Есть еще одна особенность, которая делает эту поэму доступной и близкой нам, – я разумею возвращение к природе от лицемерия, лжи и условностей культуры. В сущности это и есть главная философская тема всех великих поэм любви начиная от «Песни песней» Соломона и «Сакунталы» Калидазы: любовь возвращает человека к природе, и это дает случай поэту изобразить прелесть сельской, наивной и здоровой жизни в ее противоположности с болезненной культурой больших городов. Пастушка Суламита, чью любовь Соломон не может купить за все сокровища, тоскует от любви к пастуху, изливает в жалобных песнях простодушное горе в такой же цветущей пустыне, как Дафнис и Хлоя. Сакунтала, воспитанница буддийских монахов, в тропическом лесу обнимает на прощание любимую лань и целует ее с такою же нежностью, как Дафнис и Хлоя своих коз и овец. Здесь мы затрагиваем глубочайшие свойства нашего сердца: ибо одинаково у арийцев и семитов – у древних евреев, греков и индийцев природа присоединяет свои бесчисленные братские голоса к песнопению человеческой любви. Любовь не отделяется от природы, как будто страсть мужчины и женщины есть только вечное возвращение человеческого существа к природе, в лоно бессознательной жизни. Любовь и природа – одно и то же; любовь – бегство души к первобытному стихийному здоровью от искусственно привитой болезни, которую мы называем культурой. Такова любовь Дафниса и Хлои, и вот почему последняя книга поэмы, в которой рассказывается возвращение влюбленных пастухов в городскую жизнь, в покинутую культурную среду, производит впечатление тягостное и дисгармоническое. Вы не верите поэту, когда он говорит, что пастушка Хлоя сделалась прекраснее в городских роскошных одеждах, и вам кажется, что лучше бы Дафнису умереть, чем забыть свою любовь хотя бы на одно мгновение, как он забывает ее в упоении богатством и почестями. Вообще конец – самая слабая часть: поэма выиграла бы в значительной мере, если бы последняя, четвертая, книга была потеряна, и надо удивляться, что Гёте, при своей художественной проницательности, этого не почувствовал.

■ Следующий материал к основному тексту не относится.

What follows belongs to an exercise in optimizing a design on an open flow for a short achievable clock period and few clock cycles per item; a production flow would make more cautious choices. RTL that was checked went through simulation tests only; none was proved equivalent to the original.

==> wip/garnet: inputs <==
==> flow/design.v (excerpt) <==
module dll_tx_top
#(
  parameter dll_tx_pkg::seq_num_t SEQ_INIT = '0
) (
  input  logic         clk_i,
  input  logic         rst_i,
  input  dll_tx_pkg::dword_t       s_tdata_i,
  input  logic         s_tvalid_i,
  input  logic         s_tlast_i,
  output logic         s_tready_o,
  output dll_tx_pkg::dword_t       m_tdata_o,
  output dll_tx_pkg::keep_t        m_tkeep_o,
  output logic         m_tvalid_o,
  output logic         m_tlast_o,
  input  logic         m_tready_i,
  output dll_tx_pkg::seq_num_t     seq_num_o,
  input  logic         update_fc_i,
  input  dll_tx_pkg::hdr_credit_t  fc_ph_i,
  input  dll_tx_pkg::hdr_credit_t  fc_nph_i,
  input  dll_tx_pkg::hdr_credit_t  fc_cplh_i,
  input  dll_tx_pkg::data_credit_t fc_pd_i,
  input  dll_tx_pkg::data_credit_t fc_npd_i,
  input  dll_tx_pkg::data_credit_t fc_cpld_i
);
Settings: LEC_CHECK=0, CAP_MARGIN=20, CORE_MARGIN=2, CORE_UTILIZATION=40, PLACE_DENSITY=0.6, SETUP_SLACK_MARGIN=3.6, SLEW_MARGIN=20; clock period 5.5 ns.
run.sh (not shown) runs the stock make flow with config.mk's settings and CLKGATE_MAP_FILE= SYNTH_SCRIPT=/design/flow/synth_recipe.tcl, a recipe that flattens the netlist after the stock synthesis.
==> wip/fjord (differences from wip/garnet) <==
--- a/flow/design.v
+++ b/flow/design.v
@@ -93,15 +93,15 @@
   logic [W-1:0] main_data_q, hold_data_q, skid_data_q, next_data;
   logic         main_valid_q, hold_valid_q, skid_valid_q, next_valid;
   logic         ready_q;
   logic         up_fire;
   logic         dn_free;
   logic         skid_valid_d;
   assign up_fire = up_valid && ready_q;
-  assign dn_free = !main_valid_q || dn_ready;
+  assign dn_free = !hold_valid_q || dn_ready;
   assign skid_valid_d = dn_free ? 1'b0 : (skid_valid_q || up_fire);
   assign next_data  = skid_valid_q ? skid_data_q : up_data;
   assign next_valid = skid_valid_q || up_fire;
   always_ff @(posedge clk_i) begin
     if (rst_i) begin
       main_valid_q <= 1'b0;
       hold_valid_q <= 1'b0;
@@ -141,24 +141,28 @@
   input  logic         take_i,      
   output logic         room_o       
 );
   dll_tx_pkg::hdr_credit_t  hlim_q [3];
   dll_tx_pkg::hdr_credit_t  hused_q[3];
   dll_tx_pkg::data_credit_t dlim_q [3];
   dll_tx_pkg::data_credit_t dused_q[3];
+  dll_tx_pkg::data_credit_t dsum_q [3];
   dll_tx_pkg::data_credit_t dav_q  [3];
-  logic                     room_q;
+  logic                     room_q, rst_q;
+  logic [1:0]               gap_q;
+  logic                     gap_ok;
   logic [2:0]               hneed_q, dneed_q;    
+  logic                     one_q;               
   logic [7:0]               dreq_q;
+  logic [2:0]               hok_q, cmp_q, nz_q;
   logic [7:0]               kind;
   logic [7:0]               len_credits;
   logic [2:0]               hneed, dneed;
-  logic [7:0]               dreq;
+  logic                     one;
   logic [5:0]               ok;
-  logic                     rst_q;
   function automatic dll_tx_pkg::data_credit_t add12(dll_tx_pkg::data_credit_t a,
                                                     dll_tx_pkg::data_credit_t b, logic cin);
     logic [11:0] g, p, gn, pn;
     logic [12:0] c;
     g = a & b;
     p = a ^ b;
     for (int d = 1; d < 12; d = d * 2) begin
@@ -187,29 +191,46 @@
       dll_tx_pkg::TK_IOWR, dll_tx_pkg::TK_CFGWR0: begin hneed = 3'b010; dneed = 3'b010; end
       dll_tx_pkg::TK_MWR, dll_tx_pkg::TK_MSGD:    begin hneed = 3'b001; dneed = 3'b001; end
       dll_tx_pkg::TK_MSG:                         hneed = 3'b001;
       dll_tx_pkg::TK_CPL:                         hneed = 3'b100;
       dll_tx_pkg::TK_CPLD:                        begin hneed = 3'b100; dneed = 3'b100; end
       default: ;
     endcase
-    dreq = (dneed[1] || len_credits == '0) ? 8'd1 : len_credits;
+    one = dneed[1] || len_credits == '0;
+  end
+  always_ff @(posedge clk_i) begin
+    hneed_q <= hneed;
+    dneed_q <= dneed;
+    one_q   <= one;
+    dreq_q  <= one ? 8'd1 : len_credits;
+    for (int c = 0; c < 3; c++) begin
+      hok_q[c] <= hlim_q[c] != hused_q[c];
+      cmp_q[c] <= (dav_q[c][11:8] != '0) || (dav_q[c][7:0] >= len_credits);
+      nz_q[c]  <= dav_q[c] != '0;
+    end
   end
   always_comb begin
     for (int c = 0; c < 3; c++) begin
-      ok[c]     = !hneed_q[c] || (hlim_q[c] != hused_q[c]);
-      ok[3 + c] = !dneed_q[c] || (dav_q[c][11:8] != '0) || (dav_q[c][7:0] >= dreq_q);
+      ok[c]     = !hneed_q[c] || hok_q[c];
+      ok[3 + c] = !dneed_q[c] || (one_q ? nz_q[c] : cmp_q[c]);
     end
   end
+  assign gap_ok = gap_q == 2'd3;
   always_ff @(posedge clk_i) begin
-    hneed_q <= hneed;
-    dneed_q <= dneed;
-    dreq_q  <= dreq;
+    rst_q  <= rst_i;
+    room_q <= (&ok) && gap_ok && !take_i;
   end
   always_ff @(posedge clk_i) begin
-    rst_q <= rst_i;
+    if (rst_i) begin
+      gap_q <= 2'd0;
+    end else if (take_i) begin
+      gap_q <= 2'd0;
+    end else if (!gap_ok) begin
+      gap_q <= gap_q + 2'd1;
+    end
   end
   always_ff @(posedge clk_i) begin
     if (update_fc_i) begin
       hlim_q[0] <= fc_ph_i;
       hlim_q[1] <= fc_nph_i;
       hlim_q[2] <= fc_cplh_i;
       dlim_q[0] <= fc_pd_i;
@@ -223,19 +244,19 @@
     end
     for (int c = 0; c < 3; c++) begin
       if (rst_q) begin
         hused_q[c] <= '0;
         dused_q[c] <= '0;
       end else begin
         if (take_i && hneed_q[c]) hused_q[c] <= hused_q[c] + dll_tx_pkg::hdr_credit_t'(1);
-        if (take_i && dneed_q[c]) dused_q[c] <= add12(dused_q[c], {4'h0, dreq_q}, 1'b0);
+        if (take_i && dneed_q[c]) dused_q[c] <= dsum_q[c];
       end
-      dav_q[c] <= add12(dlim_q[c], ~dused_q[c], 1'b1);
+      dsum_q[c] <= add12(dused_q[c], {4'h0, dreq_q}, 1'b0);
+      dav_q[c]  <= add12(dlim_q[c], ~dused_q[c], 1'b1);
     end
-    room_q <= &ok;
   end
   assign room_o = room_q;
 endmodule
 `timescale 1ns/100ps
 module lcrc_dword_term
 (
   input  dll_tx_pkg::dword_t d_i,
@@ -631,12 +652,12 @@
   assign oseq_inc = out_valid && out_ready && out_last;
   always_ff @(posedge clk_i) begin
     if (rst_i) begin
       oseq_q      <= SEQ_INIT;
       oseq_hold_q <= SEQ_INIT;
     end else begin
       oseq_q      <= oseq_inc ? oseq_hold_q + dll_tx_pkg::seq_num_t'(1) : oseq_hold_q;
-      oseq_hold_q <= oseq_inc ? oseq_q + dll_tx_pkg::seq_num_t'(1) : oseq_q;
+      oseq_hold_q <= oseq_inc ? oseq_hold_q + dll_tx_pkg::seq_num_t'(1) : oseq_q;
     end
   end
   assign seq_num_o = oseq_q;
 endmodule
CORE_UTILIZATION = 75   (was 40)
PLACE_DENSITY = 0.85   (was 0.6)
==> summary of the runs <==
wip/garnet passed the timing, DRC and antenna checks. wip/fjord did not get past global routing (5_1_grt), error DPL-0038.
Against wip/fjord, the area after synthesis of wip/garnet is smaller by about 4%.
Between wip/fjord and wip/garnet, the lower synthesized cell count is in wip/garnet (gap 4.5%, measured against wip/garnet).
Testbench counts of wip/fjord, summed over its fixed seeds: cycles 21,868, items 2,400.
Function not checked in wip/garnet: the RTL went through the layout flow alone.

## what the ideal ports hide
The results above use ideal ports. As a check the final layout listed here was re-extracted and re-timed, cells and wires unchanged. Step 1, drivers: a clkbuf_16 drives clk_i and a buf_2 each remaining input, both assumed. Step 2 moves the port delays by t, midway between the first and last clock arrival at a register: inputs arrive t later, outputs are due t later. That takes back most of the time a late clock gives input paths. a / b / c = ideal / step 1 / step 2; a / b = the first two.
run: wip/garnet
t, ns: 0.665
slack for setup (ns): 3.280 / 3.269 / 3.105
worst hold slack (ns): 0.414 / 0.414 / 0.414
slew at the worst register clock pin (ns): 0.07 / 0.07
After both steps wip/garnet still meets setup and hold. The setup slack of wip/garnet moves by -0.011 ns with the drivers and by -0.175 ns with both steps.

Самая сильная часть поэмы – та, в которой изображается новая, неведомая древним грекам любовь к природе. Впрочем, нельзя даже сказать, чтобы Дафнис и Хлоя любили природу в том смысле, как мы ее любим: они с нею – одно. Козы и овцы, о которых влюбленные пастухи так нежно заботятся, за которых они готовы умереть, принимают не меньшее участие в действии поэмы, чем люди. Козы и овцы прыгают от радости, когда Дафнису и Хлое весело;
стоят, понурив голову и не щиплют травы, когда им грустно, слушают их музыку и как будто понимают разумную жизнь. Здесь уже предчувствуется новое братство между человеком и животным, которое получает такое огромное значение в средневековых легендах. Здесь побеждена древнебиблейская и древнегреческая гордыня, которая ставила человека вне мира животных, на высоте, как одинокого царя природы и полубога. Человек уже не презирает зверя, потому что вспоминает, что они оба – дети одной матери: он спускается ко всем живым тварям с благосклонным любопытством и в их ласковых, глубоких, лишенных мысли очах, в их бессознательной жизни находит вещие проблески и откровения. И здесь, в этой братской любви к животным, проникающей поэму Лонгуса и придающей ей пленительную нежность, мы встречаемся, в самой глубине древнеэллинского духа, с первым предвестием нового средневекового и христианского миросозерцания. В добром пастухе Дафнисе есть что-то напоминающее некоторые образы в римских катакомбах. Дух пасторали веял тогда над миром, одинаково проявляясь и в душной темноте катакомб, и на солнечном Лесбосе. Умные, кроткие, послушные музыке овцы Хлои всегда казались мне предками той средневековой овечки, которая, как повествуют Fioretti di S. Francesco, однажды в церкви, вместе с монахами, при звуках торжественного органа, вся белая и чистая в солнечном сиянии, преклоняла колени пред Франциском Ассизским. И древнеэллинская цикада, милая певунья, которая, спасаясь от ласточки, разбудила Хлою и, когда девушка положила ее к себе под одежду на грудь, продолжала петь, – должно быть, близкая родственница той итальянской цикады, которую однажды, в жаркий летний день, св. Франциск взял к себе на руку, тихонько гладил по зеленой спинке и, в поучение монахам, хвалил за то, что она не ленится прославлять Создателя ни днем, ни ночью. И цикада продолжала петь на исхудалой бледной руке святого так же безбоязненно и радостно, как на цветущей груди Хлои.